Micigliano sorge a circa 1000 metri di quota sulle pendici del monte Terminillo e domina le Gole del Velino.
Una manciata di case si accoccolano all’ombra del monte terminillo, in un’immagine pittoresca tinta dai colori stagionali in alta quota. I trekker più arditi possono percorrere un antico tracciato di mulattiera. Il percorso è sfidante ed meravigliosamente panoramico, accogliendo dalla vetta del Terminillo alle Gole del Velino. Si tratta di un collegamento tra Micigliano e il passo di Sella di Leonessa a quota 1900, risalendo le pendici del monte Valloni e del monte Elefante, ambedue a quota 2000 metri.
Curiosa la storia della chiesa di San Lorenzo martire. Si narra che le coltivazioni di grano di Micigliano furono devastate da un forte nubifragio. Gli abitanti invocarono l’aiuto di San Lorenzo. Si celebrava la festa in suo onore di lì a poco e, miracolosamente, si salvò tutto il raccolto su un’altura al di sopra del paese. Fu così che San Lorenzo divenne il Patrono di Micigliano e sul luogo salvo dal nubifragio fu costruita la chiesa di San Lorenzo martire. È un minuscolo luogo sacro a navata unica, con un affresco posto dietro l’altare che raffigura il diacono Lorenzo con in mano la graticola, simbolo del martirio.

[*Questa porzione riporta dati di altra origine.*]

Context: an optimization exercise on an open-source flow, tuned for small area. The choices shown serve that exercise and are no tape-out recipe. Where RTL was checked, it was by simulation tests only, not by an equivalence proof against the original. For runs 1 to 3, only the layout was checked, not whether the RTL still works. Power and IR drop assume default switching activity.

==> flow/design.v (outline; a module is shown in full before it is edited, if it fits) <==
// module hem_core: 452 lines
// module hem_core_mac: 597 lines
module hem_core (
    input              clk,
    input              rst,
    input              start,
    input      [11:0]  entry,
    input      [19:0]  state_ptr,
    input      [127:0] operands,
    output reg         busy,
    output     [11:0]  imem_addr,
    input      [31:0]  imem_rdata,
    output             dmem_en,
    output             dmem_we,
    output     [3:0]   dmem_be,
    output     [12:0]  dmem_addr,
    output     [31:0]  dmem_wdata,
    input      [31:0]  dmem_rdata,
    output             post_valid,
    output     [1:0]   post_dest,
    output     [31:0]  post_data,
    output reg         done,
    output reg [3:0]   done_cause,
    output     [11:0]  done_pc
);
  // ...
==> flow/flow/run.sh <==
#!/bin/bash
# Standard layout, except that the port buffers are the smallest buffer cell
# (buf_1) instead of the default clkdlybuf4s50_1. Each tool's output goes to
# a log file in this folder.
set -euo pipefail
bash standard.sh synth > synth.log 2>&1
bash standard.sh BUFFER_PORTS_ARGS="-buffer_cell sky130_fd_sc_hd__buf_1" finish > layout.log 2>&1
test -f out/final.def
==> flow/standard.sh <==
#!/bin/bash
# synth_recipe.tcl (not shown) runs the flow's synth.tcl, then flattens the netlist and writes it again
# the make line also repeats each setting of config.mk as NAME=value (left out here)
make -C /OpenROAD-flow-scripts/flow DESIGN_CONFIG=/design/flow/config.mk WORK_HOME=/design/flow/orfs CLKGATE_MAP_FILE= SYNTH_SCRIPT=/design/flow/synth_recipe.tcl "${@:-finish}"
==> flow/config.mk <==
export PLATFORM = sky130hd
export DESIGN_NAME = hem_core
export DESIGN_NICKNAME = hem_core
export VERILOG_FILES = /design/flow/design.v
export SDC_FILE = /design/flow/constraint.sdc
export NUM_CORES = 4
export LEC_CHECK = 0
export ABC_AREA = 1
export CAP_MARGIN = 20
export CORE_MARGIN = 2
export CORE_UTILIZATION = 50
export CTS_CLUSTER_DIAMETER = 100
export CTS_CLUSTER_SIZE = 24
export PLACE_DENSITY = 0.65
export SLEW_MARGIN = 20
==> flow/constraint.sdc <==
create_clock -name core_clock -period 15.0 [get_ports {clk}]
set_input_delay 3.0000 -clock core_clock [delete_from_list [all_inputs] [get_ports {clk}]]
set_output_delay 3.0000 -clock core_clock [all_outputs]
set_load 0.01 [all_outputs]
==> summary.md, run 1 <==
The H-tree was split into 2 levels. For this run, global-route usage on met3 was measured as 15.21%. Setup repair after global routing left no endpoint under its margin.

The flow ran to the end and the layout has no timing, DRC or antenna violations. The compound-gate portion of the synthesized area was 17.43%. Highest achievable clock rate: 0.07017 GHz. The number of detailed-routing iterations run before antenna repair was 7; the number of instances in the placed design was 8,729. The total overflow left after global routing is 0.

Leaving out fill and tap cells, the most frequent cells in the layout are nand2_1, inv_1, o21ai_0. The via count of the first global-routing pass is 51,738, and the slew at the pin closest to its max-slew limit is 1312 ps. The most common cell in the netlist was nand2_1.

After the flow finishes, the layout carries non-filler instances totaling 8,815. The post-synthesis register bit count was 658; the wire length per cell was 30.30 um. The share of total power dissipated in sequential elements is 32.3%. Post-CTS timing repair inserted 0 buffers for setup.

The largest single stage delay on the critical path is 920 ps. The count of hold-fix buffers inserted at cts is 0, and the number of sinks handled by clock tree synthesis is 658. Across every metal layer, demand over resource in global routing totals 48.32%. The logs give 0 for the antenna violation net count after detailed routing and 91.96 ps for the maximum clock skew at final layout. The count of cells along the worst register-to-register path is 47, and the final count of hold timing violations is 0.

The number of antenna diodes in the final layout is 21.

Lungo la Via Salaria si può ammirare l’Abbazia dei SS. Quirico e Giulitta adiacente le rive del fiume Velino. Il monastero, è stato fondato nella prima metà del X secolo dai Benedettini ma le prime notizie certe attestanti la sua esistenza risalgono al 984. Il suo esterno ha ancora l’antico assetto fortificato con tocchi di architettura romanica. Tutto il complesso è attorniato da una muraglia quadrangolare dove al centro si solleva l’imponente campanile. Un tempo il campanile era utilizzato come torre di avvistamento, come testimoniato dalle feritoie sul suo lato sud-est verso la porta di accesso.
Una tradizione ancora viva è la Pasquarella miciglianese. Il 5 gennaio, i cantori locali indossano il costume tradizionale e passano di casa in casa intonando antiche canzoni folkloristiche, tramandati di generazione in generazione, e accompagnati da i suonatori organetti e tamburelli. L’origine della festa si perde nella notte dei tempi. Si narra che sia una rappresentazione dei pastorelli del presepe che annunciano la nascita di Gesù, anticipando l’arrivo dei Re Magi.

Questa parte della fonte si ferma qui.